[Records excerpted from a collection]
^^^^^^^^^^^^^^^^
Context: an optimization exercise on an open-source flow, tuned for small area and a short achievable clock period. The choices shown serve that exercise and are no tape-out recipe. Where RTL was checked, it was by simulation tests only, not by an equivalence proof against the original. Function not checked in run 7: the RTL went through the layout flow alone. No activity file was given, so power comes from the tool's default toggle rates.

[flow/config.mk]
export PLATFORM = sky130hd
export DESIGN_NAME = Processor_with_Power_Gating
export DESIGN_NICKNAME = Processor_with_Power_Gating
export VERILOG_FILES = /design/flow/design.v
export SDC_FILE = /design/flow/constraint.sdc
export NUM_CORES = 4
export LEC_CHECK = 0
export CAP_MARGIN = 20
export CORE_MARGIN = 2
export CORE_UTILIZATION = 40
export SLEW_MARGIN = 20
[flow/constraint.sdc]
create_clock -name core_clock -period 90.0 [get_ports {clk}]
set_input_delay 18.0000 -clock core_clock [delete_from_list [all_inputs] [get_ports {clk}]]
set_output_delay 18.0000 -clock core_clock [all_outputs]
set_load 0.01 [all_outputs]
[flow/design.v]
module pg_ctrl(
    input  wire clk,
    input  wire reset,
    input  wire active,
    output reg  idle_detect,
    output reg  power_gated,
    output reg  clk_en
);
    reg [2:0] idle_counter;
    always @(posedge clk or posedge reset) begin
        if (reset) begin
            idle_counter <= 3'd0;
            idle_detect  <= 1'b0;
            power_gated  <= 1'b0;
            clk_en       <= 1'b1;
        end else if (active) begin
            idle_counter <= 3'd0;
            idle_detect  <= 1'b0;
            power_gated  <= 1'b0;
            clk_en       <= 1'b1;
        end else begin
            if (idle_counter != 3'd7)
                idle_counter <= idle_counter + 3'd1;
            if (idle_counter >= 3'd5)
                idle_detect <= 1'b1;
            if (idle_counter == 3'd7) begin
                power_gated <= 1'b1;
                clk_en      <= 1'b0;
            end
        end
    end
endmodule
module ALU_with_power_gating(
    input  wire clk,
    input  wire reset,
    input  wire [3:0] A,
    input  wire [3:0] B,
    input  wire [2:0] opcode,
    output reg  [3:0] result,
    output wire idle_detect,
    output wire power_gated,
    output wire clk_en
);
    reg [3:0] prev_A, prev_B;
    reg [2:0] prev_opcode;
    reg [3:0] alu_out;
    wire activity_detected = (A != prev_A) || (B != prev_B) || (opcode != prev_opcode);
    wire [3:0] g  = A & B;           
    wire [3:0] t  = A | B;           
    wire [3:0] gb = ~A & B;          
    wire [3:0] tb = ~A | B;          
    wire [3:0] x  = A ^ B;
    wire [3:0] c, bw;
    assign c[0]  = 1'b0;
    assign c[1]  = g[0];
    assign c[2]  = g[1] | (t[1] & g[0]);
    assign c[3]  = g[2] | (t[2] & g[1]) | (t[2] & t[1] & g[0]);
    assign bw[0] = 1'b0;
    assign bw[1] = gb[0];
    assign bw[2] = gb[1] | (tb[1] & gb[0]);
    assign bw[3] = gb[2] | (tb[2] & gb[1]) | (tb[2] & tb[1] & gb[0]);
    always @(*) begin
        case (opcode)
            3'b000: alu_out = x ^ c;               
            3'b001: alu_out = x ^ bw;              
            3'b010: alu_out = g;
            3'b011: alu_out = t;
            3'b100: alu_out = x;
            3'b101: alu_out = ~A;
            3'b110: alu_out = {A[2:0], 1'b0};
            default: alu_out = {1'b0, A[3:1]};
        endcase
    end
    always @(posedge clk or posedge reset) begin
        if (reset) begin
            prev_A      <= 4'b0000;
            prev_B      <= 4'b0000;
            prev_opcode <= 3'b000;
            result      <= 4'b0000;
        end else begin
            prev_A      <= A;
            prev_B      <= B;
            prev_opcode <= opcode;
            result      <= alu_out;
        end
    end
    pg_ctrl ctrl (
        .clk(clk), .reset(reset), .active(activity_detected),
        .idle_detect(idle_detect), .power_gated(power_gated), .clk_en(clk_en)
    );
endmodule
module Memory_with_power_gating(
    input  wire clk,
    input  wire reset,
    input  wire [3:0] addr,
    input  wire [7:0] data_in,
    input  wire write_en,
    input  wire req_valid,
    output reg  [7:0] data_out,
    output wire idle_detect,
    output wire power_gated,
    output wire clk_en
);
    reg [7:0]  mem [0:15];
    reg [15:0] valid;
    reg [3:0] prev_addr;
    reg [7:0] prev_data_in;
    reg       prev_write_en;
    wire activity_detected = req_valid || (addr != prev_addr) ||
                             (data_in != prev_data_in) || (write_en != prev_write_en);
    wire [15:0] sel = 16'd1 << addr;
    wire        wr  = req_valid & write_en;
    wire        rd  = req_valid & ~write_en;
    wire [15:0] rd_sel = valid & sel & {16{rd}};
    reg  [7:0]  data_out_next;
    integer j;
    always @(*) begin
        data_out_next = ({8{wr}} & data_in) | ({8{~req_valid}} & data_out);
        for (j = 0; j < 16; j = j + 1)
            data_out_next = data_out_next | (mem[j] & {8{rd_sel[j]}});
    end
    always @(posedge clk) begin
        if (wr)
            mem[addr] <= data_in;
    end
    always @(posedge clk or posedge reset) begin
        if (reset) begin
            data_out      <= 8'd0;
            valid         <= 16'd0;
            prev_addr     <= 4'd0;
            prev_data_in  <= 8'd0;
            prev_write_en <= 1'b0;
        end else begin
            data_out <= data_out_next;
            if (wr)
                valid <= valid | sel;
            prev_addr     <= addr;
            prev_data_in  <= data_in;
            prev_write_en <= write_en;
        end
    end
    pg_ctrl ctrl (
        .clk(clk), .reset(reset), .active(activity_detected),
        .idle_detect(idle_detect), .power_gated(power_gated), .clk_en(clk_en)
    );
endmodule
module IO_with_power_gating(
    input  wire clk,
    input  wire reset,
    input  wire [7:0] io_in,
    input  wire write_en,
    input  wire read_request,
    output reg  [7:0] io_out,
    output wire idle_detect,
    output wire power_gated,
    output wire clk_en
);
    reg [7:0] prev_io_in;
    wire activity_detected = write_en || read_request || (io_in != prev_io_in);
    always @(posedge clk or posedge reset) begin
        if (reset) begin
            io_out     <= 8'b00000000;
            prev_io_in <= 8'b00000000;
        end else begin
            if (write_en)
                io_out <= io_in;
            prev_io_in <= io_in;
        end
    end
    pg_ctrl ctrl (
        .clk(clk), .reset(reset), .active(activity_detected),
        .idle_detect(idle_detect), .power_gated(power_gated), .clk_en(clk_en)
    );
endmodule
module pmc_rca #(parameter W = 8) (
    input  wire [W-1:0] a,
    input  wire [W-1:0] b,
    input  wire         ci,
    output wire [W-1:0] s,
    output wire         co
);
    wire [W:0] c;
    assign c[0] = ci;
    genvar i;
    generate
        for (i = 0; i < W; i = i + 1) begin : bit_
            assign s[i]   = a[i] ^ b[i] ^ c[i];
            assign c[i+1] = (a[i] & b[i]) | (a[i] & c[i]) | (b[i] & c[i]);
        end
    endgenerate
    assign co = c[W];
endmodule
module pmc_div_step(
    input  wire [8:0] p,
    input  wire [7:0] tneg,
    output wire       q,
    output wire [7:0] r
);
    wire [7:0] s;
    wire       co;
    pmc_rca #(8) sub (.a(p[7:0]), .b(tneg), .ci(1'b0), .s(s), .co(co));
    assign q = p[8] | co;
    assign r = q ? s : p[7:0];
endmodule
module Power_Management_Controller(
    input  wire clk,
    input  wire reset,
    input  wire alu_idle,
    input  wire mem_idle,
    input  wire io_idle,
    input  wire alu_power_gated,
    input  wire mem_power_gated,
    input  wire io_power_gated,
    output reg  system_power_save_mode,
    output reg  [1:0] active_modules_count,
    output wire [7:0] power_efficiency_metric
);
    reg  [7:0]  total_neg;
    reg  [12:0] gated25;
    reg  [6:0]  metric;
    assign power_efficiency_metric = {1'b0, metric};
    wire [7:0]  total_neg_next = (total_neg != 8'd1) ? total_neg - 8'd1 : total_neg;
    wire [12:0] gated25_next   = (system_power_save_mode && gated25 != 13'd6375) ?
                                 gated25 + 13'd25 : gated25;
    reg  [7:0]  div_r;
    reg  [2:0]  div_q;
    wire [14:0] num_next = {gated25_next, 2'b00};
    wire [8:0]  p6 = num_next[14:6];
    wire        q6, q5, q4;
    wire [7:0]  r6, r5, r4;
    pmc_div_step st6 (.p(p6),                 .tneg(total_neg_next), .q(q6), .r(r6));
    pmc_div_step st5 (.p({r6, num_next[5]}),  .tneg(total_neg_next), .q(q5), .r(r5));
    pmc_div_step st4 (.p({r5, num_next[4]}),  .tneg(total_neg_next), .q(q4), .r(r4));
    wire [14:0] num = {gated25, 2'b00};
    wire        q3, q2, q1, q0;
    wire [7:0]  r3, r2, r1, r0;
    pmc_div_step st3 (.p({div_r, num[3]}), .tneg(total_neg), .q(q3), .r(r3));
    pmc_div_step st2 (.p({r3, num[2]}),    .tneg(total_neg), .q(q2), .r(r2));
    pmc_div_step st1 (.p({r2, num[1]}),    .tneg(total_neg), .q(q1), .r(r1));
    pmc_div_step st0 (.p({r1, num[0]}),    .tneg(total_neg), .q(q0), .r(r0));
    always @(posedge clk or posedge reset) begin
        if (reset) begin
            system_power_save_mode <= 1'b0;
            active_modules_count   <= 2'b11;
            metric                 <= 7'd0;
            total_neg              <= 8'h00;
            gated25                <= 13'd0;
            div_r                  <= 8'd0;
            div_q                  <= 3'd0;
        end else begin
            total_neg <= total_neg_next;
            gated25   <= gated25_next;
            active_modules_count <= {1'b0, ~alu_power_gated} + {1'b0, ~mem_power_gated} + {1'b0, ~io_power_gated};
            system_power_save_mode <= alu_power_gated & mem_power_gated & io_power_gated;
            div_r  <= r4;
            div_q  <= {q6, q5, q4};
            metric <= {div_q, q3, q2, q1, q0};
        end
    end
endmodule
module Processor_with_Power_Gating(
    input  wire clk,
    input  wire reset,
    input  wire [3:0] alu_a,
    input  wire [3:0] alu_b,
    input  wire [2:0] alu_opcode,
    output wire [3:0] alu_result,
    input  wire [3:0] mem_addr,
    input  wire [7:0] mem_data_in,
    input  wire mem_write_en,
    input  wire mem_req_valid,
    output wire [7:0] mem_data_out,
    input  wire [7:0] io_in,
    input  wire io_write_en,
    input  wire io_read_request,
    output wire [7:0] io_out,
    output wire alu_idle,
    output wire mem_idle,
    output wire io_idle,
    output wire alu_power_gated,
    output wire mem_power_gated,
    output wire io_power_gated,
    output wire system_power_save_mode,
    output wire [1:0] active_modules_count,
    output wire [7:0] power_efficiency_metric,
    output wire alu_clk_en,
    output wire mem_clk_en,
    output wire io_clk_en
);
    ALU_with_power_gating alu_inst (
        .clk(clk),
        .reset(reset),
        .A(alu_a),
        .B(alu_b),
        .opcode(alu_opcode),
        .result(alu_result),
        .idle_detect(alu_idle),
        .power_gated(alu_power_gated),
        .clk_en(alu_clk_en)
    );
    Memory_with_power_gating mem_inst (
        .clk(clk),
        .reset(reset),
        .addr(mem_addr),
        .data_in(mem_data_in),
        .write_en(mem_write_en),
        .req_valid(mem_req_valid),
        .data_out(mem_data_out),
        .idle_detect(mem_idle),
        .power_gated(mem_power_gated),
        .clk_en(mem_clk_en)
    );
    IO_with_power_gating io_inst (
        .clk(clk),
        .reset(reset),
        .io_in(io_in),
        .write_en(io_write_en),
        .read_request(io_read_request),
        .io_out(io_out),
        .idle_detect(io_idle),
        .power_gated(io_power_gated),
        .clk_en(io_clk_en)
    );
    Power_Management_Controller pmc_inst (
        .clk(clk),
        .reset(reset),
        .alu_idle(alu_idle),
        .mem_idle(mem_idle),
        .io_idle(io_idle),
        .alu_power_gated(alu_power_gated),
        .mem_power_gated(mem_power_gated),
        .io_power_gated(io_power_gated),
        .system_power_save_mode(system_power_save_mode),
        .active_modules_count(active_modules_count),
        .power_efficiency_metric(power_efficiency_metric)
    );
endmodule
[flow/flow/run.sh]
#!/bin/bash
# The standard layout (the standard.sh, unchanged synthesis and steps),
# with two changes:
#  - the port buffers that global placement inserts on every input and output
#    are sky130_fd_sc_hd__buf_2 instead of the default clkdlybuf4s50_1 delay
#    cell;
#  - clock tree synthesis inserts no dummy load cells, and builds the tree
#    from small clock buffers.
set -euo pipefail
export BUFFER_PORTS_ARGS="-buffer_cell sky130_fd_sc_hd__buf_2"
export CTS_ARGS="-sink_clustering_enable -repair_clock_nets -dont_use_dummy_load -buf_list {sky130_fd_sc_hd__clkbuf_8}"
bash standard.sh > standard.log 2>&1
[flow/standard.sh]
#!/bin/bash
# synth_recipe.tcl (not shown) runs the flow's synth.tcl, then flattens the netlist and writes it again
# the make line also repeats each setting of config.mk as NAME=value (left out here)
make -C /OpenROAD-flow-scripts/flow DESIGN_CONFIG=/design/flow/config.mk WORK_HOME=/design/flow/orfs CLKGATE_MAP_FILE= SYNTH_SCRIPT=/design/flow/synth_recipe.tcl "${@:-finish}"
==> run_results.csv, run 1 <==
group,metric,value,unit
outcome,status,"no timing/DRC/antenna violations",
route,wl_per_cell,20.6,um
logic_synthesis,synth_cell_types,67,
clock_tree,cts_tree,"built",
clock_tree,cts_resized,0,
placed_design,dp_hpwl,20300,um
layout,n_fill_cell,2715,
timing,slew_headroom,24.8,%
floorplan,core-area,29600,um^2
timing,worstMarginPinSlew,1.12,ns
setup_path,critPathKind,"in -> reg",
logic_synthesis,ys_seq_elements,256,
power_and_ir_drop,leakagePower,5.49,nW
layout,final_common_cell,"edfxtp_1",
timing,grt_setup_unrepaired,"false",
route,avgViaCountPerCell,5.53,
route,dr.pass1.iters,6,
logic_synthesis,synth_compound_area_share,10.1,%
setup_path,critPathArrivalTime,20.03,ns
logic_synthesis,seq_area_frac_synth,58.7,%
route,drc_errors,0,
setup_path,critPathLaunchType,"input port",
logic_synthesis,synth_flop_cell,"edfxtp_1",
clock_tree,cts_root_buf,"clkbuf_8",
global_routing,antenna_found_initial,0,
setup_path,end_kind,"flip-flop",
clock_tree,path_clk_slew,0.05,ns
clock_tree,clk-insertion-delay-late,0.53,ns
floorplan,io_pins,77,
layout,final_nets,1136,
timing,fmax,0.0509,GHz
power_and_ir_drop,peakVddDrop,0.00000999,V
logic_synthesis,synth_edf_count,128,
layout,layout-drive-gt1-share,17.3,%
clock_tree,hold_buffers,0,
logic_synthesis,syn-instance-count,937,
layout,syn_to_final_growth,11.3,%
floorplan,row_count,63,
route,vias,7823,
clock_tree,cts.sinks,256,
floorplan,initial_utilization,40.5,%
flow_run,drv_cap,0,
power_and_ir_drop,power,226,uW
global_routing,grt.total_usage,19.2,%
timing,finalClockSkew,0.0256,ns
logic_synthesis,ys_warn_count,5,
timing,report.final.slew_viol_count,0,
placed_design,gp_congestion,0.916,
route,postRouteAntennaNets,0,
setup_path,crit_fanout,20,
timing,tns,0,ns
logic_synthesis,synthesis.nets,1047,
global_routing,first_global_vias,7919,
clock_tree,postCtsSetupRepairBufs,0,
timing,final.period_utilization,21.8,%
timing,setup_violations,0,
logic_synthesis,async_flop_share,50.0,%
clock_tree,ctsLongestPathBuffers,3,
logic_synthesis,netlist.area_leader.share,32.0,%
timing,hold_viol,0,
global_routing,gr-total-overflow,0,
logic_synthesis,synth_top_family_by_area,"simple AND/OR/NAND/NOR gates",
logic_synthesis,yosys.area_share.xor_xnor,4.08,%
layout,n_antenna_cell,0,
layout,multi_input_area,4540,um^2
global_routing,grt_max_degree,69,
layout,stdcell_area,13400,um^2
logic_synthesis,netlist.top_cell.by_area,"edfxtp_1",
global_routing,grt_pass1_wl,46000,um
layout,ff_latch_area,7050,um^2
logic_synthesis,synth_mux_area_share,3.21,%
layout,layout_common_cells,"128 x edfxtp_1, 123 x dfrtp_1, 75 x nor2_1, 75 x buf_2, 67 x inv_1",
logic_synthesis,synth_area,12000,um^2
logic_synthesis,synth.top_cells.by_area,"edfxtp_1 32%, dfrtp_1 26%, fa_1 6.8%",
floorplan,die_area,31400,um^2
floorplan,die_w,177,um
placed_design,dpl_cell_area,12800,um^2
logic_synthesis,synth.avg_cell_area,12.8,um^2
route,routed_wl,29100,um
logic_synthesis,yosys.area_share.simple,10.2,%
clock_tree,htree_levels,2,
clock_tree,cts-buffers-inserted,43,
floorplan,die_h,177,um
power_and_ir_drop,power_density,16.9,nW/um^2
timing,period_needed,19.64,ns
placed_design,port_buffers,75,
setup_path,crit_required,90.39,ns
hold_path,hold_class,"reg -> reg",
route,first_iter_violations,761,
logic_synthesis,synthAdderAreaFrac,10.2,%
through the flow:
stage               hold WS [ns]  util, %  instances  setup slack, ns
finish                     0.347     45.1       1414            70.36
global route               0.370     45.1       1414            70.29
CTS                        0.350     45.1       1414            70.47
detailed placement         0.337     43.1       1371            69.92
global placement           0.335     43.1       1371            69.94
floorplan                  0.331        -        937            68.60
Yosys cell counts (4+ instances only):
master and instances:
edfxtp_1 128, or2_2 20, fa_1 41, xnor2_1 22, a211oi_1 5, a21oi_1 34, dfstp_2 5, a21o_1 4
a221oi_1 14, nand3_1 10, ha_1 32, a2111oi_0 7, dfrtp_1 123, a31oi_1 6, nor2_1 75, inv_1 68
and3_1 22, a221o_1 4, nor3_1 11, a22oi_1 33, clkbuf_1 29, nand4_1 15, nor2b_1 8, a22o_1 9
buf_1 4, xor2_1 34, a222oi_1 8, o211ai_1 5, nor4_1 7, o21ai_0 14, mux2_2 19, mux2i_1 16
nand2_1 51
power breakdown:
group	switching [mW]	internal (mW)
clock	0.0402	0.0420
sequential	0.00252	0.127
combinational	0.00841	0.00513
worst max-delay path, stage by stage:
cell	delay (ns)
buf_2	0.22
nor2b_1	0.21
and3_1	0.23
and3_1	0.33
a22o_1	0.28
a221o_1	0.25
a2111oi_0	0.39
nand2_1	0.11
registers in the layout (all words and copies together), names as in the netlist, 7 cells and up:
name,cells
mem_inst.mem,128
pmc_inst.div_r,8
mem_inst.valid,16
mem_inst.prev_data_in,8
io_inst.io_out,8
pmc_inst.total_neg,8
mem_inst.data_out,8
io_inst.prev_io_in,8
pmc_inst.gated25,13
pmc_inst.metric,7
final timing paths:
| path | startpoint | endpoint | slack [ns] | depth (start not counted) |
|---|---|---|---|---|
| min | pmc_inst.div_q[1] | pmc_inst.metric[5] | 0.35 | 0 |
| min reg2reg | pmc_inst.div_q[1] | pmc_inst.metric[5] | 0.35 | 0 |
| max in group asynchronous | reset | pmc_inst.metric[0] | 71.06 | 3 |
| max | mem_req_valid | mem_inst.data_out[3] | 70.36 | 8 |
| max reg2reg | pmc_inst.gated25[8] | pmc_inst.div_r[1] | 76.31 | 42 |
| min in group asynchronous | reset | alu_inst.result[0] | 17.54 | 2 |
cell type report:
class                   instances  share of cell area [%]
flip-flops and latches        256                    52.8
inverters                      70                    2.00
multi-input cells             574                    34.0
well taps                     390                    3.65
repair buffers                 81                    3.15
clock buffers                  43                    4.43
kinds of logic after synthesis:
| group | Yosys count |
|---|---|
| AND/OR/NAND/NOR | 243 |
| other | 1 |
| buffers and inverters | 107 |
| AO/OA/AOI/OAI | 165 |
| flip-flops | 256 |
| multiplexers | 36 |
| XOR/XNOR | 56 |
| adder cells (fa/ha/maj) | 73 |
routing by layer:
metal	share of wire (%)	GRT usage [%]
met5	0	0
met4	3.3	6.52
met3	8.2	3.74
met2	45	29.4
met1	44	27.3
==> inputs of run 2 (changes only) <==
--- a/flow/flow/run.sh
+++ b/flow/flow/run.sh
@@ -11,2 +11,3 @@
 export CTS_ARGS="-sink_clustering_enable -repair_clock_nets -dont_use_dummy_load -buf_list {sky130_fd_sc_hd__clkbuf_8}"
+export SETUP_SLACK_MARGIN=70.8
 bash standard.sh > standard.log 2>&1
==> run 2 against run 1 <==
Effect of this change: critical path depth decreased by 7; sequential power about the same; first-iteration DRC count decreased by 23%; routed wire length decreased by 1.9%; clock skew increased by 0.027 ns; register-to-register slack got worse by 0.07 ns; area after synthesis unchanged; worst hold slack got worse by 0.0069 ns; clock power increased by 0.6%; total power increased by 0.30%; synthesized cell count unchanged.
^^^^^^^^^^^^^^^^
(ASSIGNMENT) Beginning of the records through the line with "reg [2:0] idle_counter;": return that span exactly and stop there.

(WORKED SOLUTION)
Context: an optimization exercise on an open-source flow, tuned for small area and a short achievable clock period. The choices shown serve that exercise and are no tape-out recipe. Where RTL was checked, it was by simulation tests only, not by an equivalence proof against the original. Function not checked in run 7: the RTL went through the layout flow alone. No activity file was given, so power comes from the tool's default toggle rates.

[flow/config.mk]
export PLATFORM = sky130hd
export DESIGN_NAME = Processor_with_Power_Gating
export DESIGN_NICKNAME = Processor_with_Power_Gating
export VERILOG_FILES = /design/flow/design.v
export SDC_FILE = /design/flow/constraint.sdc
export NUM_CORES = 4
export LEC_CHECK = 0
export CAP_MARGIN = 20
export CORE_MARGIN = 2
export CORE_UTILIZATION = 40
export SLEW_MARGIN = 20
[flow/constraint.sdc]
create_clock -name core_clock -period 90.0 [get_ports {clk}]
set_input_delay 18.0000 -clock core_clock [delete_from_list [all_inputs] [get_ports {clk}]]
set_output_delay 18.0000 -clock core_clock [all_outputs]
set_load 0.01 [all_outputs]
[flow/design.v]
module pg_ctrl(
    input  wire clk,
    input  wire reset,
    input  wire active,
    output reg  idle_detect,
    output reg  power_gated,
    output reg  clk_en
);
    reg [2:0] idle_counter;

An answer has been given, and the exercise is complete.